Friday, December 12, 2008

Leaving Los Angeles

I know I will come back again.

But it is good to pack everything and feel like you might never come back to a place that you can consider your other home.

After all these crazy days of packing, moving a lot, I mean GODDAMN A LOT OF BOXES, catching up with friends, meeting up with important clients... I just suddenly realize my 7 years of moving experience is still not enough. And I just found out I have never move out completely from a place before, there's always someone stay behind, because I always have a roommate and I am always the one the leave first (because I leave from place to place oh so very often)

This trip back to LA feel like a vacation trip, didn't do anything serious really. Mostly fun stuff. Going through some tough time as usual, a lot more of self-discovery, and a lot more confusion has been created in just 5 weeks.

I don't know is it because of me or because of Los Angeles or something else, I am always someone that not particular myself whenever I come back to LA. I still haven't figure out what goes wrong but I have come to a point that I don't hate LA that much anymore and I don't really mind that I have to come back again and live here.

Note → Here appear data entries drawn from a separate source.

===== src/rtl/gpio_serial_loader.sv =====
// rtl/gpio_serial_loader.sv - shifts per-pad config words into both GPIO chains (optional feature: GPIO_SERIAL_BITBANG_EN)
module gpio_serial_loader
  import gpio_serial_loader_pkg::*;
#(
  parameter int NUM_PADS  = 19,
  parameter int CFG_WIDTH = DEF_CFG_WIDTH,
  parameter int CLK_DIV   = 4
) (
  input  logic                 wb_clk_i,
  input  logic                 wb_rst_i,
  gpio_serial_loader_if.master bus
);
  localparam int AW = (NUM_PADS > 1) ? $clog2(NUM_PADS) : 1;
  localparam int BW = (CFG_WIDTH > 1) ? $clog2(CFG_WIDTH) : 1;
  localparam logic [AW-1:0] LAST_PAD = AW'(NUM_PADS - 1);
  localparam logic [BW-1:0] LAST_BIT = BW'(CFG_WIDTH - 1);

  state_t               state;
  state_t               state_next;
  logic [AW-1:0]        pad_cnt;
  logic [BW-1:0]        bit_cnt;
  logic [CFG_WIDTH-1:0] sr_1;
  logic [CFG_WIDTH-1:0] sr_2;
  logic                 run;
  logic                 tick;
  logic                 phase;
  logic                 bit_end;
  logic                 bb_mode;
  logic                 accept;

`ifdef GPIO_SERIAL_BITBANG_EN
  assign bb_mode = bus.bb_enable;
`else
  assign bb_mode = 1'b0;
`endif

  // The done flop is still high in the first IDLE cycle, which blocks an immediate restart.
  assign accept = bus.start && !bb_mode && !bus.done;
  assign run    = (state == SHIFT) || (state == LOAD);

  gpio_serial_clkgen #(
    .CLK_DIV (CLK_DIV)
  ) u_clkgen (
    .clk     (wb_clk_i),
    .rst     (wb_rst_i),
    .run     (run),
    .tick    (tick),
    .phase   (phase),
    .bit_end (bit_end)
  );

  always_ff @(posedge wb_clk_i) begin
    if (wb_rst_i) state <= IDLE;
    else          state <= state_next;
  end

  always_comb begin
    state_next = state;
    unique case (state)
      IDLE:    if (accept) state_next = FETCH;
      FETCH:   state_next = LATCH;
      LATCH:   state_next = SHIFT;
      SHIFT:   if (bit_end && (bit_cnt == LAST_BIT)) state_next = (pad_cnt == '0) ? LOAD : FETCH;
      LOAD:    if (tick) state_next = DONE;
      DONE:    state_next = IDLE;
      default: state_next = IDLE;
    endcase
  end

  always_ff @(posedge wb_clk_i) begin
    if (wb_rst_i) begin
      pad_cnt <= '0;
      bit_cnt <= '0;
      sr_1    <= '0;
      sr_2    <= '0;
    end else begin
      case (state)
        IDLE: if (accept) pad_cnt <= LAST_PAD;
        LATCH: begin
          sr_1    <= bus.cfg_data_1;
          sr_2    <= bus.cfg_data_2;
          bit_cnt <= '0;
        end
        SHIFT: if (bit_end) begin
          sr_1    <= sr_1 << 1;
          sr_2    <= sr_2 << 1;
          bit_cnt <= bit_cnt + 1'b1;
          if ((bit_cnt == LAST_BIT) && (pad_cnt != '0)) pad_cnt <= pad_cnt - 1'b1;
        end
        default: ;
      endcase
    end
  end

  assign bus.cfg_addr = pad_cnt;

  // Outputs trail the state by one cycle, so data and clock fall change on the same edge.
  always_ff @(posedge wb_clk_i) begin
    if (wb_rst_i) begin
      bus.busy          <= 1'b0;
      bus.done          <= 1'b0;
      bus.serial_clock  <= 1'b0;
      bus.serial_load   <= 1'b0;
      bus.serial_data_1 <= 1'b0;
      bus.serial_data_2 <= 1'b0;
    end else begin
      bus.busy          <= (state == FETCH) || (state == LATCH) || (state == SHIFT) || (state == LOAD);
      bus.done          <= (state == DONE);
      bus.serial_load   <= (state == LOAD);
      bus.serial_clock  <= (state == SHIFT) && phase;
      bus.serial_data_1 <= (state == SHIFT) && sr_1[CFG_WIDTH-1];
      bus.serial_data_2 <= (state == SHIFT) && sr_2[CFG_WIDTH-1];
`ifdef GPIO_SERIAL_BITBANG_EN
      if ((state == IDLE) && bus.bb_enable) begin
        bus.serial_clock  <= bus.bb_clock;
        bus.serial_load   <= bus.bb_load;
        bus.serial_data_1 <= bus.bb_data_1;
        bus.serial_data_2 <= bus.bb_data_2;
      end
`endif
    end
  end

endmodule
===== src/rtl/note_seq_pkg.sv =====
// Shared types and constants for the note sequencer and its note table.
package note_seq_pkg;

  typedef enum logic [1:0] {
    IDLE = 2'd0,
    LOAD = 2'd1,
    PLAY = 2'd2
  } state_e;

  localparam int PERIOD_W = 12;
  localparam int DUR_W    = 8;
  localparam int ENTRY_W  = PERIOD_W + DUR_W;

  localparam logic [PERIOD_W-1:0] PERIOD_REST = '0;

  typedef struct packed {
    logic [PERIOD_W-1:0] period;
    logic [DUR_W-1:0]    dur;
  } note_t;

endpackage


===== src/rtl/note_table.sv =====
// Small DEPTH x W storage: synchronous write, registered read, no reset on contents.
module note_table #(
  parameter int DEPTH = 16,
  parameter int W     = 20
) (
  input  logic                     clk,
  input  logic                     wr_en,
  input  logic [$clog2(DEPTH)-1:0] wr_addr,
  input  logic [W-1:0]             wr_data,
  input  logic [$clog2(DEPTH)-1:0] rd_addr,
  output logic [W-1:0]             rd_data
);

  logic [W-1:0] mem [DEPTH];

  // Read returns the pre-write contents when both ports hit the same entry.
  always_ff @(posedge clk) begin
    if (wr_en) mem[wr_addr] <= wr_data;
    rd_data <= mem[rd_addr];
  end

endmodule
$ cat src/rtl/qspi_pkg.sv
// rtl/qspi_pkg.sv - shared types, opcodes and timing helper for the QSPI XIP controller
package qspi_pkg;

    typedef enum logic [2:0] {
        IDLE,
        CMD,
        ADDR,
        DUMMY,
        DATA,
        RESP,
        HOLD,
        CSHIGH
    } qspi_state_e;

    localparam logic [7:0] QSPI_CMD_FAST_READ     = 8'h0B;
    localparam logic [7:0] QSPI_CMD_QUAD_OUT_READ = 8'h6B;

    // SCK periods of one full read transaction (command + address + dummy + data)
    function automatic int unsigned qspi_nsck(input int unsigned addr_w, input int unsigned data_w,
                                              input int unsigned dummy, input bit quad);
        return 8 + addr_w + dummy + (quad ? data_w / 4 : data_w);
    endfunction

endpackage

$ cat src/rtl/qspi_sck_gen.sv
// rtl/qspi_sck_gen.sv - SCK divider with one-cycle rise/fall strobes, held low when disabled
module qspi_sck_gen #(
    parameter int ClkDiv = 1
) (
    input  logic clk_i,
    input  logic rst_i,
    input  logic en,
    output logic sck,
    output logic rise,
    output logic fall
);

    localparam int CntW = (ClkDiv > 1) ? $clog2(ClkDiv) : 1;

    logic [CntW-1:0] cnt;
    logic            tick;

    // rise/fall flag the clk_i edge at which SCK changes level
    assign tick = en && (cnt == CntW'(ClkDiv - 1));
    assign rise = tick && !sck;
    assign fall = tick && sck;

    always_ff @(posedge clk_i) begin
        if (rst_i || !en) begin
            cnt <= '0;
            sck <= 1'b0;
        end else if (tick) begin
            cnt <= '0;
            sck <= ~sck;
        end else begin
            cnt <= cnt + 1'b1;
        end
    end

endmodule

But, I will want to live it differently. I need a good plan.

I am in LA on and off for about 2 years, it gave me 1 good year in 2007, but 2008 was almost the worst period in my life. So is 50/50, if I have a chance to stay longer, I would want a lot more than just 1 good year.

I am just a person tryng hard to live a life and take different opportunity, and I am very disappointed with my performance living in LA. I blame the place a lot but now I think I should move on from pointing figure and really take the challenge on how to live my LA life all over again and make the full out of it?

If chance is given, what would I do and what would I not do?

What will I keep and what will I leave behind?

That's a lot to think about and chances are, I might have to come back and give LA another shot.

But if I have an option to choose if I want to come back to LA or not, I probably won't pick LA anymore.

If I have a chance to come back to the land of freedom again to live one more time...

God please, send me to New York City!!!!